▶ _LISTED ENTRIES_:
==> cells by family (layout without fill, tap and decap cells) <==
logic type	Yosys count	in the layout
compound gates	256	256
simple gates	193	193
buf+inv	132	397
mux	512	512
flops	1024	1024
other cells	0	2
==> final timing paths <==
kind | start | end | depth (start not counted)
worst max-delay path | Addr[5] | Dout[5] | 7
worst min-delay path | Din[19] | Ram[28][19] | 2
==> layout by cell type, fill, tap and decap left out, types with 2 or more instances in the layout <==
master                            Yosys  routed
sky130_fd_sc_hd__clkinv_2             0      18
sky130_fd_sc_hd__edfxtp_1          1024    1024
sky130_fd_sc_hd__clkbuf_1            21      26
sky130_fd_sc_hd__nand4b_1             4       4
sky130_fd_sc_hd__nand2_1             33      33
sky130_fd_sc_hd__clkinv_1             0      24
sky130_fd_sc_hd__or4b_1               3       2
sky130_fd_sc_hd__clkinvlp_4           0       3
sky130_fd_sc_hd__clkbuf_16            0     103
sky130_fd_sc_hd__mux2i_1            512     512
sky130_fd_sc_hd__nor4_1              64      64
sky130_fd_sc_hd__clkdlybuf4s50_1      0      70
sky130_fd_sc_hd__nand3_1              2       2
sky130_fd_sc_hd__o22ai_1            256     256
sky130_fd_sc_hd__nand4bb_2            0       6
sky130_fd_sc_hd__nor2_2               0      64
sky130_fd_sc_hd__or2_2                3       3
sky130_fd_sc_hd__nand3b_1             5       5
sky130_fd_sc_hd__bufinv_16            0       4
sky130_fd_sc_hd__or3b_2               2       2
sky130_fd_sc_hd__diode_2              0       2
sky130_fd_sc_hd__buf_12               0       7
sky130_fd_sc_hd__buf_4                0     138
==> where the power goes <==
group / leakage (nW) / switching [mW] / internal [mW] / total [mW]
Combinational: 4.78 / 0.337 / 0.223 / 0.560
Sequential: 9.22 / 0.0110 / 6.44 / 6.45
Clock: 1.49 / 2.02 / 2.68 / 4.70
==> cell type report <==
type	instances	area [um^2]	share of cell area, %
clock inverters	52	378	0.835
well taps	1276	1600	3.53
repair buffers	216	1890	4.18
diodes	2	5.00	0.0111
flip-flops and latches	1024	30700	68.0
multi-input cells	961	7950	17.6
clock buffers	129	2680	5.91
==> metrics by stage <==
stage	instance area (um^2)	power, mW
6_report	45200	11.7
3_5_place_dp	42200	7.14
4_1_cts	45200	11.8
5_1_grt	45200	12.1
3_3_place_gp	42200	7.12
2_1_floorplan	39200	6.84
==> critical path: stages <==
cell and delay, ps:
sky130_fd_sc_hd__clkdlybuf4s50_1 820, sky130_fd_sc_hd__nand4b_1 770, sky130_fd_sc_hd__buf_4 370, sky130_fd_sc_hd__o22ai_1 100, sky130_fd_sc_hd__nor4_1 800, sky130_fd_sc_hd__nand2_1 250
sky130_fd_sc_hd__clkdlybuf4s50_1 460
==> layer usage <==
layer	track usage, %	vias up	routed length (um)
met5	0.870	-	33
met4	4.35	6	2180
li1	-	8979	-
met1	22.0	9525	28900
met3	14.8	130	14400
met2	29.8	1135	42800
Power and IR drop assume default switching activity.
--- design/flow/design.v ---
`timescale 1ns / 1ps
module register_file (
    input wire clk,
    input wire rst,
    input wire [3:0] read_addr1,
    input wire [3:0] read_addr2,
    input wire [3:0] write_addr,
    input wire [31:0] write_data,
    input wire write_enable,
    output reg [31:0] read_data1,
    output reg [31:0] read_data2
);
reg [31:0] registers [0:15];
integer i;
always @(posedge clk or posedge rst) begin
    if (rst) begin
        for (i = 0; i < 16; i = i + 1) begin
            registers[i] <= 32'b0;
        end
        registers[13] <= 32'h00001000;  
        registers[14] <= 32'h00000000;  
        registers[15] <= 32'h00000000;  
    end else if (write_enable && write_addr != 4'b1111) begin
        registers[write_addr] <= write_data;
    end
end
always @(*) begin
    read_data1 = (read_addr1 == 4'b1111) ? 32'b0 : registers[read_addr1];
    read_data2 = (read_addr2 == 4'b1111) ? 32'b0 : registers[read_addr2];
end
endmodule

...

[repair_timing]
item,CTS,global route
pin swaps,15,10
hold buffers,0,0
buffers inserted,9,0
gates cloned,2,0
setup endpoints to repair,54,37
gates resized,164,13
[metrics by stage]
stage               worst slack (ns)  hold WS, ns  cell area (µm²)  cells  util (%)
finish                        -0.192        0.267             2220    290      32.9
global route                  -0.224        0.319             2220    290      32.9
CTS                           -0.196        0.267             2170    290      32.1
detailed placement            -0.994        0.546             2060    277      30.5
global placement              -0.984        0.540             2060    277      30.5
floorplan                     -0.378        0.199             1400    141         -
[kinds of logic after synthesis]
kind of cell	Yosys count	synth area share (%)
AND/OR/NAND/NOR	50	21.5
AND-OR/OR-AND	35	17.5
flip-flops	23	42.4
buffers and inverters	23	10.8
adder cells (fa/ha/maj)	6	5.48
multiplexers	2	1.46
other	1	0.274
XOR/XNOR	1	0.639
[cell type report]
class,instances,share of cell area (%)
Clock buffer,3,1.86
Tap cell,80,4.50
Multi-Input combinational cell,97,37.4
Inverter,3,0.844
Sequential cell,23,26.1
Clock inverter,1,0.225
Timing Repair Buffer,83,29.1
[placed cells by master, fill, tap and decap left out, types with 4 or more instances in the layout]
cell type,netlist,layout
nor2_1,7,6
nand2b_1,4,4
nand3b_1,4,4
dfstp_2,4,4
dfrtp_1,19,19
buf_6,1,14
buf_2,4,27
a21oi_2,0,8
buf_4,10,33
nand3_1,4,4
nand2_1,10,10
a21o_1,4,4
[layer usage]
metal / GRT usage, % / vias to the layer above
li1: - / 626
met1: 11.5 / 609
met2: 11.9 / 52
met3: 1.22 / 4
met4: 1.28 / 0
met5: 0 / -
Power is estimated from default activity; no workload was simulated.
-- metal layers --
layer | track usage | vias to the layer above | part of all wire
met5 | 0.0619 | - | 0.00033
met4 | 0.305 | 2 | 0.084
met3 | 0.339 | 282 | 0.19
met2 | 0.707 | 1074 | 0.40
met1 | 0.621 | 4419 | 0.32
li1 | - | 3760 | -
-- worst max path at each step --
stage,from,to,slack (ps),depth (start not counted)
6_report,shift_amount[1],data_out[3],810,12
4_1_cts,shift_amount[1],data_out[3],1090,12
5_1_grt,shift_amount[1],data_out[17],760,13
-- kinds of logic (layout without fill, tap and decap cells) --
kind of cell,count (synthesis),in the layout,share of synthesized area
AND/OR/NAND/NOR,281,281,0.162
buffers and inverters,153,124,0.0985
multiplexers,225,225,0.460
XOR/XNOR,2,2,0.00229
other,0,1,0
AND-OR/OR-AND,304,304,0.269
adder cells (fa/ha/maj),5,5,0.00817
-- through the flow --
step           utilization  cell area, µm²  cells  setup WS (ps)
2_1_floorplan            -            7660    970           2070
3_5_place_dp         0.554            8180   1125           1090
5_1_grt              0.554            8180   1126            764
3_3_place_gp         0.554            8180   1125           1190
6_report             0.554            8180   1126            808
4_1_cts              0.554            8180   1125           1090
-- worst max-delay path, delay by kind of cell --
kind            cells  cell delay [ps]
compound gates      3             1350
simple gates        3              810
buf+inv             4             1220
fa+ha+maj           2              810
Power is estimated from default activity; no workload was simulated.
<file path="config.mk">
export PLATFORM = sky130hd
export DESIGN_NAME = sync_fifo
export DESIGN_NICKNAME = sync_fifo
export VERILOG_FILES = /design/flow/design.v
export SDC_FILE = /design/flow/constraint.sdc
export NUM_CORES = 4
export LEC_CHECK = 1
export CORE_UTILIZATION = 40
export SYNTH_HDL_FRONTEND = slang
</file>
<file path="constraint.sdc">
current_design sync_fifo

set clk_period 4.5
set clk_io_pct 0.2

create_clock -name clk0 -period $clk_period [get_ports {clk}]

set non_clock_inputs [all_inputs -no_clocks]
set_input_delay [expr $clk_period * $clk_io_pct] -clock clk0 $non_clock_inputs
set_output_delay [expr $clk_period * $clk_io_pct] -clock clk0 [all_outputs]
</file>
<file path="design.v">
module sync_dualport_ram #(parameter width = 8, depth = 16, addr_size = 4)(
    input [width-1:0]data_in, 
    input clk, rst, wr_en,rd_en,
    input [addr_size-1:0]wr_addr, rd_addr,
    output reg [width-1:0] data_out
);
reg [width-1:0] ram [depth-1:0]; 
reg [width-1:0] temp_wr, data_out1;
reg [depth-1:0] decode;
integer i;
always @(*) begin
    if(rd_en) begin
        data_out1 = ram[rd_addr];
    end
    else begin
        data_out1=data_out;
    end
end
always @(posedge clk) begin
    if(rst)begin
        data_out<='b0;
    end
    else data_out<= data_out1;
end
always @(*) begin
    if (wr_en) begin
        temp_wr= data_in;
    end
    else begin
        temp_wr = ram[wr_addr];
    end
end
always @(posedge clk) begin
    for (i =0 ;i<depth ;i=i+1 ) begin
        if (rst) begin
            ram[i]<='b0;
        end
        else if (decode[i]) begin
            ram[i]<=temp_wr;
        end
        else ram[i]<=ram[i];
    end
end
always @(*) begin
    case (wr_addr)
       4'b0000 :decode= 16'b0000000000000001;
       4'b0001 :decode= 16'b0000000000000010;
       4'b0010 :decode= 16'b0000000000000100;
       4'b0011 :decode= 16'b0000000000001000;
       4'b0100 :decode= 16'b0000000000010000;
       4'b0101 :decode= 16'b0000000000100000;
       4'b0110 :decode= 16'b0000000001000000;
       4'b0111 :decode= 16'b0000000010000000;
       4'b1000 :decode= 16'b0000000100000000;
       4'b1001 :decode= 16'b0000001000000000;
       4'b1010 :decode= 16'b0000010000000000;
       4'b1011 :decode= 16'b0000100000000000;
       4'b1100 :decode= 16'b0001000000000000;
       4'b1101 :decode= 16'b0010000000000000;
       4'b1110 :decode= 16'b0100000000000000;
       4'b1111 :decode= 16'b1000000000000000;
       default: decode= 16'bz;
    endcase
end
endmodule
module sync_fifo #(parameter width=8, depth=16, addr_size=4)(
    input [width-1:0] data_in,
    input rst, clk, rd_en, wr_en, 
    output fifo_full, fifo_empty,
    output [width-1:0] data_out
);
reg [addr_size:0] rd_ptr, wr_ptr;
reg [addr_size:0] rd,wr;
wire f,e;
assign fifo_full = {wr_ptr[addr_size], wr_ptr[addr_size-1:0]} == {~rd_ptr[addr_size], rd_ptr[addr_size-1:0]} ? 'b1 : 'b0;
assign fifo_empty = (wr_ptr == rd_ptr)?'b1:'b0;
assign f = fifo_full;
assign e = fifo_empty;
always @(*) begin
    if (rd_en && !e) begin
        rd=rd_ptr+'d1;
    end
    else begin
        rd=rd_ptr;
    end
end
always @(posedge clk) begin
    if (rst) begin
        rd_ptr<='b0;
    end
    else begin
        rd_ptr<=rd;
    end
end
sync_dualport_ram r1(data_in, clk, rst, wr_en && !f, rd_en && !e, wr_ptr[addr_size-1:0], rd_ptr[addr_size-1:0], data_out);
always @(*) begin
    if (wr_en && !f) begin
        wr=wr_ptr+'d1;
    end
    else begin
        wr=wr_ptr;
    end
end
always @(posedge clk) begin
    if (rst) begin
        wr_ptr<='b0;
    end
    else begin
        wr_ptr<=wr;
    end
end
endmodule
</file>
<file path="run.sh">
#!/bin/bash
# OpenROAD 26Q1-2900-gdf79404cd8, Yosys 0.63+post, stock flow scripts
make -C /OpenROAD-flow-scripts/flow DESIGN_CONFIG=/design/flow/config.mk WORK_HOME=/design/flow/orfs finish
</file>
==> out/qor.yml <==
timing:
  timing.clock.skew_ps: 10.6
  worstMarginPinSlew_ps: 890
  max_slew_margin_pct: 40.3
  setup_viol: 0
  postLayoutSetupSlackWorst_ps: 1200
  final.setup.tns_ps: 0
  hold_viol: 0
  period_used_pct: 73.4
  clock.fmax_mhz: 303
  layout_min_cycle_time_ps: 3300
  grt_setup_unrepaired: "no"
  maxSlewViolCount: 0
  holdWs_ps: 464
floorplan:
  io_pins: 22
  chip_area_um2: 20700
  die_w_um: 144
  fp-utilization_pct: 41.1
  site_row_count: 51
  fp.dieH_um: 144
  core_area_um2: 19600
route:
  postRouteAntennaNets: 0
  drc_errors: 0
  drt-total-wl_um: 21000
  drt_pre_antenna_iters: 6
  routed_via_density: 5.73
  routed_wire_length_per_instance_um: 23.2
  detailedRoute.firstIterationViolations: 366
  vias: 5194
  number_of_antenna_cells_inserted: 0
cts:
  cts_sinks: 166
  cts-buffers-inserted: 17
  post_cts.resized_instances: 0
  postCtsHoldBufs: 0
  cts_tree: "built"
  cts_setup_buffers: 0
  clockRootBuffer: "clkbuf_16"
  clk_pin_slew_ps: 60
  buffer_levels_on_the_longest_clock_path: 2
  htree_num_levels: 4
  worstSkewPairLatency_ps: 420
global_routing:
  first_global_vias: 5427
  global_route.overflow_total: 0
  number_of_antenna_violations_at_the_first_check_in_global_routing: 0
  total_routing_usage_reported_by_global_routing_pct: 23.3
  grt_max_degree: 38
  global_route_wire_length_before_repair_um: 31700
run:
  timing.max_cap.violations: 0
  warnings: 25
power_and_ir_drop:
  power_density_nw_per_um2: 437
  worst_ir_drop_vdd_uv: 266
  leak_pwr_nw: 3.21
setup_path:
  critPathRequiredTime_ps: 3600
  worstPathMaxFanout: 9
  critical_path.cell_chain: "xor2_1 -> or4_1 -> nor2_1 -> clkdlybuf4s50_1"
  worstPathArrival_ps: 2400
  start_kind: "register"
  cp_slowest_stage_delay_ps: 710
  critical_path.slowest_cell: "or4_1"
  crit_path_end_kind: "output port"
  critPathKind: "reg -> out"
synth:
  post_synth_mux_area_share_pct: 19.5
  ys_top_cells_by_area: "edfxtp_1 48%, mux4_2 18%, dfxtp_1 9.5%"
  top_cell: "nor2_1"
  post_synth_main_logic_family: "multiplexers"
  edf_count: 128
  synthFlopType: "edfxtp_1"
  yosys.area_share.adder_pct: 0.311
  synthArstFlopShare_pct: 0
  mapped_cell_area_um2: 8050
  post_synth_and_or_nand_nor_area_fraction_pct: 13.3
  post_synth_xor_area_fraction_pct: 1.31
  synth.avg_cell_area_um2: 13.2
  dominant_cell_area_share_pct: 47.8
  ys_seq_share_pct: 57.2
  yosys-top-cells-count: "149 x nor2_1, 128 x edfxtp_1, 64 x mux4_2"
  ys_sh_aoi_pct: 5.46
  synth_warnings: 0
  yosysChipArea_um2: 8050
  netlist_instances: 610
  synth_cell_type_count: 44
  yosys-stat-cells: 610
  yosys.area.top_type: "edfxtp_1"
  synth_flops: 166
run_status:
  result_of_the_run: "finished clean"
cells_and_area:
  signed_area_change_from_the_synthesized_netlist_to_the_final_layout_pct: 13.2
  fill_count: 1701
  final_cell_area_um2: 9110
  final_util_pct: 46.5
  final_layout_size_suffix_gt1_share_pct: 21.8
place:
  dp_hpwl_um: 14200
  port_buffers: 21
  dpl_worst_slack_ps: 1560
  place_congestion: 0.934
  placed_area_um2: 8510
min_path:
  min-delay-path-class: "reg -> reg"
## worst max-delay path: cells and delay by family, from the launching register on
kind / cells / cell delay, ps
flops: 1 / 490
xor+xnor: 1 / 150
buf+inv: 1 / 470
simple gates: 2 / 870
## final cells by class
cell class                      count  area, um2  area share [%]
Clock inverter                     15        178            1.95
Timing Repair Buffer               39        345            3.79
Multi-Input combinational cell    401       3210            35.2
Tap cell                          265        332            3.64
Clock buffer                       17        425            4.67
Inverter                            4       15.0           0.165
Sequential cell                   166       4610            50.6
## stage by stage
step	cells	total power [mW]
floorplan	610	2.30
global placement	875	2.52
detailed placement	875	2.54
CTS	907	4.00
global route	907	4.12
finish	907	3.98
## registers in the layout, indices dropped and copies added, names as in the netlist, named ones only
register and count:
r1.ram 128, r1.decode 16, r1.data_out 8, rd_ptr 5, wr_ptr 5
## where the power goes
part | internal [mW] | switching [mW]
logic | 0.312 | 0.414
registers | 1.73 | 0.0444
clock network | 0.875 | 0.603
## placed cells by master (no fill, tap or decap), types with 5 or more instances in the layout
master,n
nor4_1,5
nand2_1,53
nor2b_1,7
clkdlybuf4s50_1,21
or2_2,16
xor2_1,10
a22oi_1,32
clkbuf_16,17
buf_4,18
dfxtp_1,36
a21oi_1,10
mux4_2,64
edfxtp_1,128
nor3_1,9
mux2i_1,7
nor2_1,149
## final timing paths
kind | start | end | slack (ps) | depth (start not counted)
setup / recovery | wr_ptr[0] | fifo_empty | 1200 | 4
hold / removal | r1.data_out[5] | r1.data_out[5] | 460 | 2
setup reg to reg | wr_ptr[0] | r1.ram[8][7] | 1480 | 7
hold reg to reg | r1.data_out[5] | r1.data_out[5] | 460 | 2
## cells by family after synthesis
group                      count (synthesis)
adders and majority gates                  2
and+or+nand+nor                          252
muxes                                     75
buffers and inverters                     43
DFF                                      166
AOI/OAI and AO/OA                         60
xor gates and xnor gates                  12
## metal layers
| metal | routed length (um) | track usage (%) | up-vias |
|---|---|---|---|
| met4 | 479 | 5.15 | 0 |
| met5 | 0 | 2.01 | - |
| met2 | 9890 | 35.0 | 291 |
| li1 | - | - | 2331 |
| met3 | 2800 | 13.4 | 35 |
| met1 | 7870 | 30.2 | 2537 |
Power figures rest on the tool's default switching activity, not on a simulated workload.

▶ _PROBLEM TO SOLVE_: Only the lines above starting at the one containing "5_1_grt,shift_amount[1],data_out[17],760,13" and ending at the one containing "XOR/XNOR,2,2,0.00229", both included, are to be returned, exactly as they read.

▶ _OUTPUT OF THE TASK_:
5_1_grt,shift_amount[1],data_out[17],760,13
-- kinds of logic (layout without fill, tap and decap cells) --
kind of cell,count (synthesis),in the layout,share of synthesized area
AND/OR/NAND/NOR,281,281,0.162
buffers and inverters,153,124,0.0985
multiplexers,225,225,0.460
XOR/XNOR,2,2,0.00229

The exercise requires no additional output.